Intellectual Property
The company has a total of 127 patents and pending patent applications in its patent portfolio which protect its PRINT technology and drug products in development. As of December 31, 2024, the company was the sole owner of 20 patents in the United States and 42 patents in foreign jurisdictions, as well as 11 additional pending patent applications, including provisional patent applications, in the United States, Europe, Japan, and other jurisdictions. In addition to the patents and patent applications owned solely by the company, its patent portfolio also includes 42 patents and 12 patent applications licensed from third parties. As of December 31, 2024, the company had an exclusive, worldwide license from UNC to 14 U.S. patents and 7 foreign patents, as well as one additional patent application in the United States or selected foreign jurisdictions. Five of the patents and one patent application in the portfolio licensed from UNC are jointly owned by the company. Also, as of December 31, 2024, the company had an exclusive, worldwide license from Pharmosa Biopharm to four U.S. patents and 17 foreign patents, as well as 11 additional patent applications in the United States or selected foreign jurisdictions. YUTREPIA is specifically protected by 16 issued patents in the United States, the longest-lived of which will expire in 2037.
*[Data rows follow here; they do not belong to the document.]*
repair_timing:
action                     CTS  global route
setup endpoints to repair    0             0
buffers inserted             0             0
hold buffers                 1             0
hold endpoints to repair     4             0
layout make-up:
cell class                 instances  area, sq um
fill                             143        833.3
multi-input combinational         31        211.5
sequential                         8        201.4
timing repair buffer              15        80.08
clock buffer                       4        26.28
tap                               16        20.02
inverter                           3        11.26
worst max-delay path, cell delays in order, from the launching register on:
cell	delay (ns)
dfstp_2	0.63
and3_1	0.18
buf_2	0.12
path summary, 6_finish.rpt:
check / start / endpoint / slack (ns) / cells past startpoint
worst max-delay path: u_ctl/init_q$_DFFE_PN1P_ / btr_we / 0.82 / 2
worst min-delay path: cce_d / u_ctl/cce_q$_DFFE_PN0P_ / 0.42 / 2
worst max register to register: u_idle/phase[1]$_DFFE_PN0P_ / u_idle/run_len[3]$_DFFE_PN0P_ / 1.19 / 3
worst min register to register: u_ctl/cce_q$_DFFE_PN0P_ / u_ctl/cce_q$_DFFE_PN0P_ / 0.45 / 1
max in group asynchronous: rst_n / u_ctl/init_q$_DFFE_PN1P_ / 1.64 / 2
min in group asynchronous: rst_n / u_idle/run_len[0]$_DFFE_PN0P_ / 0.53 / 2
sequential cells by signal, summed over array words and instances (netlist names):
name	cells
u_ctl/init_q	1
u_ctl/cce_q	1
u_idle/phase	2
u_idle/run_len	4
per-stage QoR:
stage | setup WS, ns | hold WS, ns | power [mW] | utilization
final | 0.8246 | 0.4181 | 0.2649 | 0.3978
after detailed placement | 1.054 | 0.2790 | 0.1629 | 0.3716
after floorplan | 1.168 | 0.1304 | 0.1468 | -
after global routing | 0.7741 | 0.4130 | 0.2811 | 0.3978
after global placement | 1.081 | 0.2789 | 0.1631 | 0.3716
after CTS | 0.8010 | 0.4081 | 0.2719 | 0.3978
==> src/rtl/sdram_ctl_seq.sv <==
module sdram_ctl_seq
  import sdram_ctl_pkg::*;
#(
  parameter int IDLE_CYC = 4,
  parameter int EXIT_CYC = 6
) (
  input  logic       clk,
  input  logic       rstN,
  input  logic       wrEn,
  input  logic [7:0] wrData,
  input  logic       devIdle,
  output logic [7:0] rdData,
  output logic       sdCke,
  output logic       sdCsN,
  output logic       sdRasN,
  output logic       sdCasN,
  output logic       sdWeN,
  output logic       pwrPin,
  output logic       srAck
);

  seqStrobe_t strobe;
  seqStatus_t status;
  logic [3:0] cmdBus;

  sdram_ctl_fsm u_fsm (
    .clk     (clk),
    .rstN    (rstN),
    .devIdle (devIdle),
    .status  (status),
    .strobe  (strobe)
  );

  sdram_ctl_dp #(
    .IDLE_CYC (IDLE_CYC),
    .EXIT_CYC (EXIT_CYC)
  ) u_dp (
    .clk     (clk),
    .rstN    (rstN),
    .wrEn    (wrEn),
    .wrData  (wrData),
    .devIdle (devIdle),
    .strobe  (strobe),
    .status  (status),
    .cmdOut  (cmdBus),
    .ckeOut  (sdCke),
    .ackOut  (srAck),
    .pwrOut  (pwrPin),
    .rdData  (rdData)
  );

  assign {sdCsN, sdRasN, sdCasN, sdWeN} = cmdBus;

endmodule

==> config.mk <==
export PLATFORM = sky130hd
export DESIGN_NAME = sdram_ctl_seq
export DESIGN_NICKNAME = d
export VERILOG_FILES = /design/src/rtl/sdram_ctl_pkg.sv /design/src/rtl/sdram_ctl_dp.sv /design/src/rtl/sdram_ctl_fsm.sv /design/src/rtl/sdram_ctl_seq.sv
export SDC_FILE = /design/constraint.sdc
export NUM_CORES = 1
export LEC_CHECK = 0
export BUFFER_PORTS_ARGS = -buffer_cell sky130_fd_sc_hd__buf_2
export CAP_MARGIN = 20
export CORE_AREA = 2 2 47 49
export CTS_BUF_LIST = sky130_fd_sc_hd__clkbuf_4 sky130_fd_sc_hd__clkbuf_8
export DETAILED_ROUTE_END_ITERATION = 8
export DIE_AREA = 0 0 49 51
export MAX_ROUTING_LAYER = met4
export PLACE_DENSITY_LB_ADDON = 0.15
export SLEW_MARGIN = 20
export SYNTH_ARGS = -nofsm -noshare
export SYNTH_HDL_FRONTEND = slang
export SYNTH_SLANG_ARGS = --single-unit
==> constraint.sdc <==
create_clock -name clk -period 4.2 [get_ports clk]
set_input_delay 0 -clock clk [delete_from_list [all_inputs] [get_ports clk]]
set_output_delay 0 -clock clk [all_outputs]
set_load 0.05 [all_outputs]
The company’s trademarks, trade names, and service marks, such as Liquidia, the Liquidia logo, YUTREPIA, and PRINT, are protected under applicable intellectual property laws and are the property of Liquidia Technologies, Inc.
Research and Development Expenses
The company’s research and development expenses were $47.8 million for the year ended December 31, 2024.
History
Liquidia Corporation was founded in 2004. The company was incorporated in Delaware in 2020.